### Problem description:
Copy out every line holding the string "plain" from the records below.

[Saved entries]
========================
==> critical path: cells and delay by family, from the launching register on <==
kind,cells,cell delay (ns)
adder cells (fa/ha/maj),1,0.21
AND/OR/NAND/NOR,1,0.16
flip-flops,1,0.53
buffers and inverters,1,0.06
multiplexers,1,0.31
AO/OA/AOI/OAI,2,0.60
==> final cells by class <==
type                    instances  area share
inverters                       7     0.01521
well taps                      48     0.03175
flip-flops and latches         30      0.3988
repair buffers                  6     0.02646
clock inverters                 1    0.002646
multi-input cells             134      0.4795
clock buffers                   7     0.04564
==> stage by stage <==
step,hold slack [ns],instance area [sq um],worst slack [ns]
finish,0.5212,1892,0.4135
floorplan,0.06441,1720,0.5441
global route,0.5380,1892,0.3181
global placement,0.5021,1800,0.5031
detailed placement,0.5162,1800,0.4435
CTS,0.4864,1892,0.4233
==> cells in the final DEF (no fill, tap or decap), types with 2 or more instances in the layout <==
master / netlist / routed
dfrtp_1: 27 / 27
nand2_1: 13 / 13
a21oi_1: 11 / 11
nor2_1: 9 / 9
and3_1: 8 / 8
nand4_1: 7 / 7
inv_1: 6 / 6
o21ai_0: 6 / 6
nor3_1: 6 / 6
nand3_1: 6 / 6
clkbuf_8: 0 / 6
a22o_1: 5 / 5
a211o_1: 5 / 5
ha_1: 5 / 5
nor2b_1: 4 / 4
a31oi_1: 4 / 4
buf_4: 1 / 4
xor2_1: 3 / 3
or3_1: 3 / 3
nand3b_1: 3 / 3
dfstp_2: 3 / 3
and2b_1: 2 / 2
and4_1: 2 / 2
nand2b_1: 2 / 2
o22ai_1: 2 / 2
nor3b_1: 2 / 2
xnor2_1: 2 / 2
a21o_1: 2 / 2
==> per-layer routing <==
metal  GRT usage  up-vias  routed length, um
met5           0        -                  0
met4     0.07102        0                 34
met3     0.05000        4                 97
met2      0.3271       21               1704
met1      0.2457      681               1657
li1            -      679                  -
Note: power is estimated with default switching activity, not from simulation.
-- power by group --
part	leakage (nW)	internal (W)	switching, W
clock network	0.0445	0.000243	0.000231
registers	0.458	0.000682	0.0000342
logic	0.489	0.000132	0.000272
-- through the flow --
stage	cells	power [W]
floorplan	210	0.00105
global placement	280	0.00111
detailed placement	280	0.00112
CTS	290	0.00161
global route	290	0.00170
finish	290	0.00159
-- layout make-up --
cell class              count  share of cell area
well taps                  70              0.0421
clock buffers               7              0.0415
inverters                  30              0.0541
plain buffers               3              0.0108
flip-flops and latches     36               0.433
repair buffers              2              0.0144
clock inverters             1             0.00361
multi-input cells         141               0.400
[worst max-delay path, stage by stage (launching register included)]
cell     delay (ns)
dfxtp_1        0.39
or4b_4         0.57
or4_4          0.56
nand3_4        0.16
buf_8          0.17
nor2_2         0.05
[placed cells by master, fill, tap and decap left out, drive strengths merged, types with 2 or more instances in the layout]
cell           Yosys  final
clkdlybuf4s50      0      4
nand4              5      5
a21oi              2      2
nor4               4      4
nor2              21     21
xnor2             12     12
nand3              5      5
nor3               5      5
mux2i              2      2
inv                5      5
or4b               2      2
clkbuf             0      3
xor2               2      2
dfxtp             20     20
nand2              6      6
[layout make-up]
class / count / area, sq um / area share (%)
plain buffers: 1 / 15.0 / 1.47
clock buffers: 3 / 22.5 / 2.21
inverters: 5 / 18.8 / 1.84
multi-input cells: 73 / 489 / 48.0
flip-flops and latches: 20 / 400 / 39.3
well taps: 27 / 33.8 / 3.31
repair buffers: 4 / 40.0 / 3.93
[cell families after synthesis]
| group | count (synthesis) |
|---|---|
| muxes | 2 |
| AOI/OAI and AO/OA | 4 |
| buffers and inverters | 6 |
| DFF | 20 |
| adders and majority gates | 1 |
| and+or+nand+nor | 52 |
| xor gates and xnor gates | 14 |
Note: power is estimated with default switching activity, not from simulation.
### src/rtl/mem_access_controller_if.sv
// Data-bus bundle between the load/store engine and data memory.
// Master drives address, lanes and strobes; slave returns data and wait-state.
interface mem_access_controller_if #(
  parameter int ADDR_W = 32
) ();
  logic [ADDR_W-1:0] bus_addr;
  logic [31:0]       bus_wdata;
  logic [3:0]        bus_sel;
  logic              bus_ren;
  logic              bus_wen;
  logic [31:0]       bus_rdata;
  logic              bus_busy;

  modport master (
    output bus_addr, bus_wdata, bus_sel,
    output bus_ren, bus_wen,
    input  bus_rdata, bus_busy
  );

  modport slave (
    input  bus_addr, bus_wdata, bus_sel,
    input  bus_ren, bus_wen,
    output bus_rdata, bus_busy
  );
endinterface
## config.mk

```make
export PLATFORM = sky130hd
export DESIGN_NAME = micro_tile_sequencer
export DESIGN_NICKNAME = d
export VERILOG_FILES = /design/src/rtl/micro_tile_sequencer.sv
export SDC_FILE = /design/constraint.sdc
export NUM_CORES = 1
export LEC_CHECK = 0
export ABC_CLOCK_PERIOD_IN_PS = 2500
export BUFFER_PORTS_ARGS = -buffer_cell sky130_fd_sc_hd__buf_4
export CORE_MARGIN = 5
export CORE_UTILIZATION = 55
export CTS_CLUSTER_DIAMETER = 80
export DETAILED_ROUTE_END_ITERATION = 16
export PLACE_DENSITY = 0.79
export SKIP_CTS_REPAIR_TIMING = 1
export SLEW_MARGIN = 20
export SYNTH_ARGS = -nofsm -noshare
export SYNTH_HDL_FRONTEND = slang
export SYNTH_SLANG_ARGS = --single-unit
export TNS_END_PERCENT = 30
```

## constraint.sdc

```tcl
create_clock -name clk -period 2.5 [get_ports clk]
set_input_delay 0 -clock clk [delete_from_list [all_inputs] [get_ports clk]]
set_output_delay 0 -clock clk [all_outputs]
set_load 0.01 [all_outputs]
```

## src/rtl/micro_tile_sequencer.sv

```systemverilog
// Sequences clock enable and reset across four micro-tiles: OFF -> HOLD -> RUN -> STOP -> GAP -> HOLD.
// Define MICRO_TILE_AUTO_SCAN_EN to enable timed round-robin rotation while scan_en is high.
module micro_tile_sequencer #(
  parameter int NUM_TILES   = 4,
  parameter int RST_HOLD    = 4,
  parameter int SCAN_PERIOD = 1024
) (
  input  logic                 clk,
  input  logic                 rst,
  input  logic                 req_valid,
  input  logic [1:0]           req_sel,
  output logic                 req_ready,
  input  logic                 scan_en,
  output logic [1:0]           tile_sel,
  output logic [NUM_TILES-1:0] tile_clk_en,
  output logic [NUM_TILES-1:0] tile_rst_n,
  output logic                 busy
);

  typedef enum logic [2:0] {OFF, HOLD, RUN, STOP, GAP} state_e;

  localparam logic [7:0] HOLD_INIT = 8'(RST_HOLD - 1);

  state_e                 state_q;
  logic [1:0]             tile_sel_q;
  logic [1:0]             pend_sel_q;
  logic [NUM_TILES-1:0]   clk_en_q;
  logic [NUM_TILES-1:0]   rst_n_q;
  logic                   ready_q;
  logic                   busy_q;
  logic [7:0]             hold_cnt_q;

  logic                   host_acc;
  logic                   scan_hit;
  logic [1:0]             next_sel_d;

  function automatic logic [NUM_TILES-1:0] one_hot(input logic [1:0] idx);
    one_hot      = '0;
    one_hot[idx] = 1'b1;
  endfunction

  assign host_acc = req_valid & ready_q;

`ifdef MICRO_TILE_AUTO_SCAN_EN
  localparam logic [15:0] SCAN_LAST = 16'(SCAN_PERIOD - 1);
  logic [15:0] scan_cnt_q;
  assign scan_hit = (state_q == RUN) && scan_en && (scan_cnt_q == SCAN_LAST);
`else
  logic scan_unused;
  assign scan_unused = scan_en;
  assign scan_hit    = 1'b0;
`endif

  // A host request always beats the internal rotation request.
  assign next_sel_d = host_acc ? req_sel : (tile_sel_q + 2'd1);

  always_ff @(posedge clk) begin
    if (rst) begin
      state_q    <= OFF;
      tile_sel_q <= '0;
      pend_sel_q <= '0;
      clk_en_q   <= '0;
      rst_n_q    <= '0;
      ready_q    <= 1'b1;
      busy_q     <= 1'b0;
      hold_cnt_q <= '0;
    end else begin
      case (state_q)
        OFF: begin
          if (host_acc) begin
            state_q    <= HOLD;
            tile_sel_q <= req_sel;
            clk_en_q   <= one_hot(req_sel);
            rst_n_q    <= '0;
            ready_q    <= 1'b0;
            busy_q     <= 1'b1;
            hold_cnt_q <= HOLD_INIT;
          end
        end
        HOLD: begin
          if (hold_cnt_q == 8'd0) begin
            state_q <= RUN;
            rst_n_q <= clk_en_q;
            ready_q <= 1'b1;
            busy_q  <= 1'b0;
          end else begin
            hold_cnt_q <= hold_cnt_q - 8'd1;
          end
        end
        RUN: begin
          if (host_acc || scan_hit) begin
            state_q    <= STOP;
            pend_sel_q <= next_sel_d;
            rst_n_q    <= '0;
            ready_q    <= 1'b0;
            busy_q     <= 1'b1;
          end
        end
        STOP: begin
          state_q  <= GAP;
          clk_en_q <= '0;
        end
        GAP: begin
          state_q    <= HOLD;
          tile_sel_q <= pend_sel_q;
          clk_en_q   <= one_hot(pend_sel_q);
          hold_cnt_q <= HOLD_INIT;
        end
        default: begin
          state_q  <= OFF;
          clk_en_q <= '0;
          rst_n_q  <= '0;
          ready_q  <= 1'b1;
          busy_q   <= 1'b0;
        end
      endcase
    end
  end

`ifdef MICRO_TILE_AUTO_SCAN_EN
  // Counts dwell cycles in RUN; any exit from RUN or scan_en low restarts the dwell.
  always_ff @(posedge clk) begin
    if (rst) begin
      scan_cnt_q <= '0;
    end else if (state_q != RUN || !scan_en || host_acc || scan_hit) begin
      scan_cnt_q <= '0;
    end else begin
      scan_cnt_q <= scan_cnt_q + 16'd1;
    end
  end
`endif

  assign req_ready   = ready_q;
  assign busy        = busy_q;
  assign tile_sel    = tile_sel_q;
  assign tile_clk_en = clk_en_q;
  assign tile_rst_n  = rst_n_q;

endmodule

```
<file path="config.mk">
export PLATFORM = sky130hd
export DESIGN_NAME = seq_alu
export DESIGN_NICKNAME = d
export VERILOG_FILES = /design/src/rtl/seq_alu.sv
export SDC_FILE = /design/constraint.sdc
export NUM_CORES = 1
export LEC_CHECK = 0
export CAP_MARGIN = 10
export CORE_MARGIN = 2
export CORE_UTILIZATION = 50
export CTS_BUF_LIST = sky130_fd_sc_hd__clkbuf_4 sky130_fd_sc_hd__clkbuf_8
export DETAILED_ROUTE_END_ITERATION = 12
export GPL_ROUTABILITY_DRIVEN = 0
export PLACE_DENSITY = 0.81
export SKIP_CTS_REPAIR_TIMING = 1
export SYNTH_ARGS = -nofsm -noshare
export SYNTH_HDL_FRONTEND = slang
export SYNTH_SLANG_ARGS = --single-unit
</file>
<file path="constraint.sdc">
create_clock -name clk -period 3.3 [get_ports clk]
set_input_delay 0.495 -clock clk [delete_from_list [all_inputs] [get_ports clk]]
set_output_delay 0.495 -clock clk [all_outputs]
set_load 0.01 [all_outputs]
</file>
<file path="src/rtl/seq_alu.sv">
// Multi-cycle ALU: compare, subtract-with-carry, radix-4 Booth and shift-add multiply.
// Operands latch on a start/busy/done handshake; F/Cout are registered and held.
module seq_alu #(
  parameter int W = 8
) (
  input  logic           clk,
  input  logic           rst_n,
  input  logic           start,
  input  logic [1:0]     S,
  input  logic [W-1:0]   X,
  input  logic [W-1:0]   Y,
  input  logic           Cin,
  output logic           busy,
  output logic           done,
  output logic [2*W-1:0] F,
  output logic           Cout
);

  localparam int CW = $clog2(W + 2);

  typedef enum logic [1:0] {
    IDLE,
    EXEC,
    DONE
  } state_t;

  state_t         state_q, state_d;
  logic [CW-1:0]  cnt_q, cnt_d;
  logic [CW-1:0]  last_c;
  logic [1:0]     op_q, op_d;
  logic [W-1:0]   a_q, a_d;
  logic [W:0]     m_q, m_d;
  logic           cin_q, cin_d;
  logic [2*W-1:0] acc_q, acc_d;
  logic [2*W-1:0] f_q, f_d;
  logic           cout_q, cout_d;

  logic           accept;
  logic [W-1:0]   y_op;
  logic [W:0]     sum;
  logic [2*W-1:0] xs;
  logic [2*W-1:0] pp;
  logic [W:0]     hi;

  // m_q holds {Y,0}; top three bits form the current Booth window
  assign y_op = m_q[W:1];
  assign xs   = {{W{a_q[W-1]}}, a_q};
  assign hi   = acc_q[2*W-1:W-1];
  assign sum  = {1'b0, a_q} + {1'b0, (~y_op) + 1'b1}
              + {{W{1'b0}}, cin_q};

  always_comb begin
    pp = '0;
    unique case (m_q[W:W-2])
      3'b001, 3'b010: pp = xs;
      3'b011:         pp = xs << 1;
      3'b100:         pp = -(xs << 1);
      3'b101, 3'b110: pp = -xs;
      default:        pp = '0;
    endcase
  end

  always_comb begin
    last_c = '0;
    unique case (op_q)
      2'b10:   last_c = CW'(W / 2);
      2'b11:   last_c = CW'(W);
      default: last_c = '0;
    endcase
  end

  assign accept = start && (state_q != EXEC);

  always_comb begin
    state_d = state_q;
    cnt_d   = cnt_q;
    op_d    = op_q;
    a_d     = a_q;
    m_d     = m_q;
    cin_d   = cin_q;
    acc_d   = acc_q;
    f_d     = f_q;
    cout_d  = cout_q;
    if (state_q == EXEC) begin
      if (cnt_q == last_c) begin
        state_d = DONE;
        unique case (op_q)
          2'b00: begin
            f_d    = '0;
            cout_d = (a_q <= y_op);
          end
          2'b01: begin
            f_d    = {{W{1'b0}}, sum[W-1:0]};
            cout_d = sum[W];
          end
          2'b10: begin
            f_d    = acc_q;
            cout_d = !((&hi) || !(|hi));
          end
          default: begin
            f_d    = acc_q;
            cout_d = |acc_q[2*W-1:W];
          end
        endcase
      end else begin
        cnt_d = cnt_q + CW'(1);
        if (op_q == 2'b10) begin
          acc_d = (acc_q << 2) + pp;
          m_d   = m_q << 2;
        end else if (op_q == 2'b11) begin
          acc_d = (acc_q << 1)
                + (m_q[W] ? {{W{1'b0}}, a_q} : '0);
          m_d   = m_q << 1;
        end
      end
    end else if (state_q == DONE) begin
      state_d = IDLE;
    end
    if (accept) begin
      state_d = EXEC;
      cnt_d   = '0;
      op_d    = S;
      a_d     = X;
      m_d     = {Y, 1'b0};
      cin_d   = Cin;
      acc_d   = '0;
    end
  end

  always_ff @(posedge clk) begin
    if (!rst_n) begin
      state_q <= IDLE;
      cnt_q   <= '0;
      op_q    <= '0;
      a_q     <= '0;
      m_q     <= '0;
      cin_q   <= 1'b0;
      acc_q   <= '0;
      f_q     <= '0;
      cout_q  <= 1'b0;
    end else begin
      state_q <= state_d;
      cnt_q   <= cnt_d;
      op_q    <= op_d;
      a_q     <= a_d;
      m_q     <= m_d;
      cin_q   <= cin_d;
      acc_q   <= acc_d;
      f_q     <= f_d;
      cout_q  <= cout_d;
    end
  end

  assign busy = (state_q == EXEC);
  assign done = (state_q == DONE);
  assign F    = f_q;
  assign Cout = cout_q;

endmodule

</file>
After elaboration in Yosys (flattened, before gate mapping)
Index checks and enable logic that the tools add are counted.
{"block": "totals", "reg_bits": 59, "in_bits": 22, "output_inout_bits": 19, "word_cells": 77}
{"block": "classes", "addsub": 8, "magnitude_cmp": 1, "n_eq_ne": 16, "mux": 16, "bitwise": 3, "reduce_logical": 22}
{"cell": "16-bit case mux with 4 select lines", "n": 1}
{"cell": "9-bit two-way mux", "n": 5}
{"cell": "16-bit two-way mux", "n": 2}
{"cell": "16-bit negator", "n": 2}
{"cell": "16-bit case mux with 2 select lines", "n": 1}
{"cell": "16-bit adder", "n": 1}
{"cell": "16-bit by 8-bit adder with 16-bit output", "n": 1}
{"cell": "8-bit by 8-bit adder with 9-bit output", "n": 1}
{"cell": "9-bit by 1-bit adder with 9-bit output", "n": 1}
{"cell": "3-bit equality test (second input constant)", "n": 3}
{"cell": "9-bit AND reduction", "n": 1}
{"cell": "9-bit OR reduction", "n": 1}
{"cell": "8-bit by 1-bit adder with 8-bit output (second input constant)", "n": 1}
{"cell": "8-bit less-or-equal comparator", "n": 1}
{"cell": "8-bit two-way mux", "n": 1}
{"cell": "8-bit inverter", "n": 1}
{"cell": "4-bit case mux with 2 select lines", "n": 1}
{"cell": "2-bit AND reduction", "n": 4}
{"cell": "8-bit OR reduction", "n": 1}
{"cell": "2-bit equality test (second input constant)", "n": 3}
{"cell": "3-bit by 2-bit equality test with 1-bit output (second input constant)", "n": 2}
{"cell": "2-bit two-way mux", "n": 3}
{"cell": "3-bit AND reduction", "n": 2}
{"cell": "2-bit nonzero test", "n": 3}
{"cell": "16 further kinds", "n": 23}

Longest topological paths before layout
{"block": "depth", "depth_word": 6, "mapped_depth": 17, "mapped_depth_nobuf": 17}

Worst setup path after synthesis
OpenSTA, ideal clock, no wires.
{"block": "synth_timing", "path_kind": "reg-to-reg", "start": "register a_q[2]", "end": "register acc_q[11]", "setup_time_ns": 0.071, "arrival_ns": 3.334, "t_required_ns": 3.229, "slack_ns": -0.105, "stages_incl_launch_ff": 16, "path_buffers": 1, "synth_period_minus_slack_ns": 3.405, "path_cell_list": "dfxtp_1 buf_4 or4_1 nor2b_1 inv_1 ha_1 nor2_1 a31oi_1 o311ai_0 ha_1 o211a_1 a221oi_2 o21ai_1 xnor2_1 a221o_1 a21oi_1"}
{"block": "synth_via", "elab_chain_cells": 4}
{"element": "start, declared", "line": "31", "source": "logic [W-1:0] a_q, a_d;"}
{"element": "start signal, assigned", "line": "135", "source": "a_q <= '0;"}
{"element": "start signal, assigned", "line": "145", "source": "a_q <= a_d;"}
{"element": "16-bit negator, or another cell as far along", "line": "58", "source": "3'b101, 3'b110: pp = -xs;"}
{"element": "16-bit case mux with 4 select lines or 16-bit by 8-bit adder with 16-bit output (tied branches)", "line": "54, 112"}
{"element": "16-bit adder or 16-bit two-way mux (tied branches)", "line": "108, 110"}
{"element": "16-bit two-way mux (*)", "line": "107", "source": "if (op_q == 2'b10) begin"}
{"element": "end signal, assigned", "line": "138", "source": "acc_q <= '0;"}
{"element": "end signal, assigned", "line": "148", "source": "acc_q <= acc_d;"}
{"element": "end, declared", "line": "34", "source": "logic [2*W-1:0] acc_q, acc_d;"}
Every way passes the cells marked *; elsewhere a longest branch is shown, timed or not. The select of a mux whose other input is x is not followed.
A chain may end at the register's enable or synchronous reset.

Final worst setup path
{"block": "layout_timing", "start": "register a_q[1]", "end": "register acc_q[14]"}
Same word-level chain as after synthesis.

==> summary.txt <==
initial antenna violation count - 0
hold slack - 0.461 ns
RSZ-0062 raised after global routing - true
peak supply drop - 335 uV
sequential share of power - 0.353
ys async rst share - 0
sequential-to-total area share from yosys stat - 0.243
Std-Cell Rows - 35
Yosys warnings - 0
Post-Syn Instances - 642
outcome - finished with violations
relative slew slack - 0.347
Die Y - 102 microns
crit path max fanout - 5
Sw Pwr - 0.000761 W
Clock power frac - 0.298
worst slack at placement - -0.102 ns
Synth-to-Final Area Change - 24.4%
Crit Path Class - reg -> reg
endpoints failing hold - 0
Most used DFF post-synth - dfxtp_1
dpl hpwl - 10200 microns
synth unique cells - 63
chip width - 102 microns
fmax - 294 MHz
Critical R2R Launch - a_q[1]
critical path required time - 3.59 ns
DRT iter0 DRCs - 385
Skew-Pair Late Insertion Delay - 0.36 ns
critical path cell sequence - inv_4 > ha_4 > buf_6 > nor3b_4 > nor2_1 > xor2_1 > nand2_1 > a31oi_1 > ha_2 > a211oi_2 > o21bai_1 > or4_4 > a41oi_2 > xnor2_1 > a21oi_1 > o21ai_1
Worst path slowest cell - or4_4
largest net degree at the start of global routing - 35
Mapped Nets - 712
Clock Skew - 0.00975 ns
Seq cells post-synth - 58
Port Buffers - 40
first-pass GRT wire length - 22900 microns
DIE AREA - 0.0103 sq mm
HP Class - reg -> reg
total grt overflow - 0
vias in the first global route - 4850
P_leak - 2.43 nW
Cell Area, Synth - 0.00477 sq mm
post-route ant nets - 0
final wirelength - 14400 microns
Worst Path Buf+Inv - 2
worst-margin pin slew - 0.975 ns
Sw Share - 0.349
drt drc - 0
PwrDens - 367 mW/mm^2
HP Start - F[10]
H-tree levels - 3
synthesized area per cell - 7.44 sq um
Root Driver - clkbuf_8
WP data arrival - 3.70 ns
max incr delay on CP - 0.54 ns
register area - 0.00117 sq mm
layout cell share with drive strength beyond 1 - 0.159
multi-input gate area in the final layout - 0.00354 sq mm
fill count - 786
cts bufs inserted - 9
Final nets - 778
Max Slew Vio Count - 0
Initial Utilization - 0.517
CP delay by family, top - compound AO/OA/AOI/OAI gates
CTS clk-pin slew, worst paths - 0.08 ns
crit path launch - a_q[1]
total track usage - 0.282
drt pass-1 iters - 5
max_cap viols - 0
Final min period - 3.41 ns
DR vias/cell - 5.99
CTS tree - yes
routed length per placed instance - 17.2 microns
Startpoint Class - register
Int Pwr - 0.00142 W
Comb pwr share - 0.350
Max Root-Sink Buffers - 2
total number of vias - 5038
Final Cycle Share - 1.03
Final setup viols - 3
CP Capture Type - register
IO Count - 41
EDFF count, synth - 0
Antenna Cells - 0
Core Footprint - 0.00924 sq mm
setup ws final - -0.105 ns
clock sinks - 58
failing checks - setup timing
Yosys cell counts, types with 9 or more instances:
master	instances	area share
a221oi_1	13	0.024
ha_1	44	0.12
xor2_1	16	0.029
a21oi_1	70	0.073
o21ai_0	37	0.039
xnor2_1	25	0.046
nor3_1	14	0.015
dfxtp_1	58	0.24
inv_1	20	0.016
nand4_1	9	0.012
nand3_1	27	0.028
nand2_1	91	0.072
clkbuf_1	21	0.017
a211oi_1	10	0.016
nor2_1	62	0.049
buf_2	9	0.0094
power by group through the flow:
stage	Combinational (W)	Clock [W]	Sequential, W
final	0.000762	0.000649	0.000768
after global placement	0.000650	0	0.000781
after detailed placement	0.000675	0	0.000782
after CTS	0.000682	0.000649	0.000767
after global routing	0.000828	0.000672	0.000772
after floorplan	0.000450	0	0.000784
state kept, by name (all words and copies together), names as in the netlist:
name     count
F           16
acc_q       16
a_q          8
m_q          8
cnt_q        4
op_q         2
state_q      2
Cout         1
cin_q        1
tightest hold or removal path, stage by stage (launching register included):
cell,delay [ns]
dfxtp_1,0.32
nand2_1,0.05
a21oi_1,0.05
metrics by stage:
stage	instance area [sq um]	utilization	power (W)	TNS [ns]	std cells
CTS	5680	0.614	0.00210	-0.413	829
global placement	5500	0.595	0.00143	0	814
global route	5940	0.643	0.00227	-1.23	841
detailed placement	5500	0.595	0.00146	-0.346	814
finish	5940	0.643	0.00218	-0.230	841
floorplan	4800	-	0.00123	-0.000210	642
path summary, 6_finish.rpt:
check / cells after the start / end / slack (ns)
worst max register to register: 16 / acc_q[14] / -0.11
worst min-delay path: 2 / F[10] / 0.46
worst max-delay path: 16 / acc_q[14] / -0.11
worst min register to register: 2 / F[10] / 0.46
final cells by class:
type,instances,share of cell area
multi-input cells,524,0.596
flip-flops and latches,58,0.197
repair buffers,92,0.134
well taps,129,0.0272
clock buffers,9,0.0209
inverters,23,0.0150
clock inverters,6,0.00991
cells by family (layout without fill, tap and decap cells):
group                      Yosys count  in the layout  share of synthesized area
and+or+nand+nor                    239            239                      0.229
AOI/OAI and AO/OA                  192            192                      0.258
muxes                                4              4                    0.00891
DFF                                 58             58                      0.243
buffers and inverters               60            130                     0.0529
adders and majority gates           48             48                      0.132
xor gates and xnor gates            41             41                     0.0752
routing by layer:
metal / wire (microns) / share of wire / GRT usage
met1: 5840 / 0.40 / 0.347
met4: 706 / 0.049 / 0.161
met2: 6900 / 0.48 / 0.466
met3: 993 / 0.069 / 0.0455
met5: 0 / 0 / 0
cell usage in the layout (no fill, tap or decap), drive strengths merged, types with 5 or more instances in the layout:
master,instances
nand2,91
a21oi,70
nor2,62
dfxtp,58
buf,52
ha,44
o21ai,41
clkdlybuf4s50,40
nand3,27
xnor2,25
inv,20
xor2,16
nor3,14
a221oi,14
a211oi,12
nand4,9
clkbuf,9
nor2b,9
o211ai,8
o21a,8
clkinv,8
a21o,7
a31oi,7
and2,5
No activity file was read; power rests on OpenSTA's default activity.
========================
### Written reply:
plain buffers               3              0.0108
plain buffers: 1 / 15.0 / 1.47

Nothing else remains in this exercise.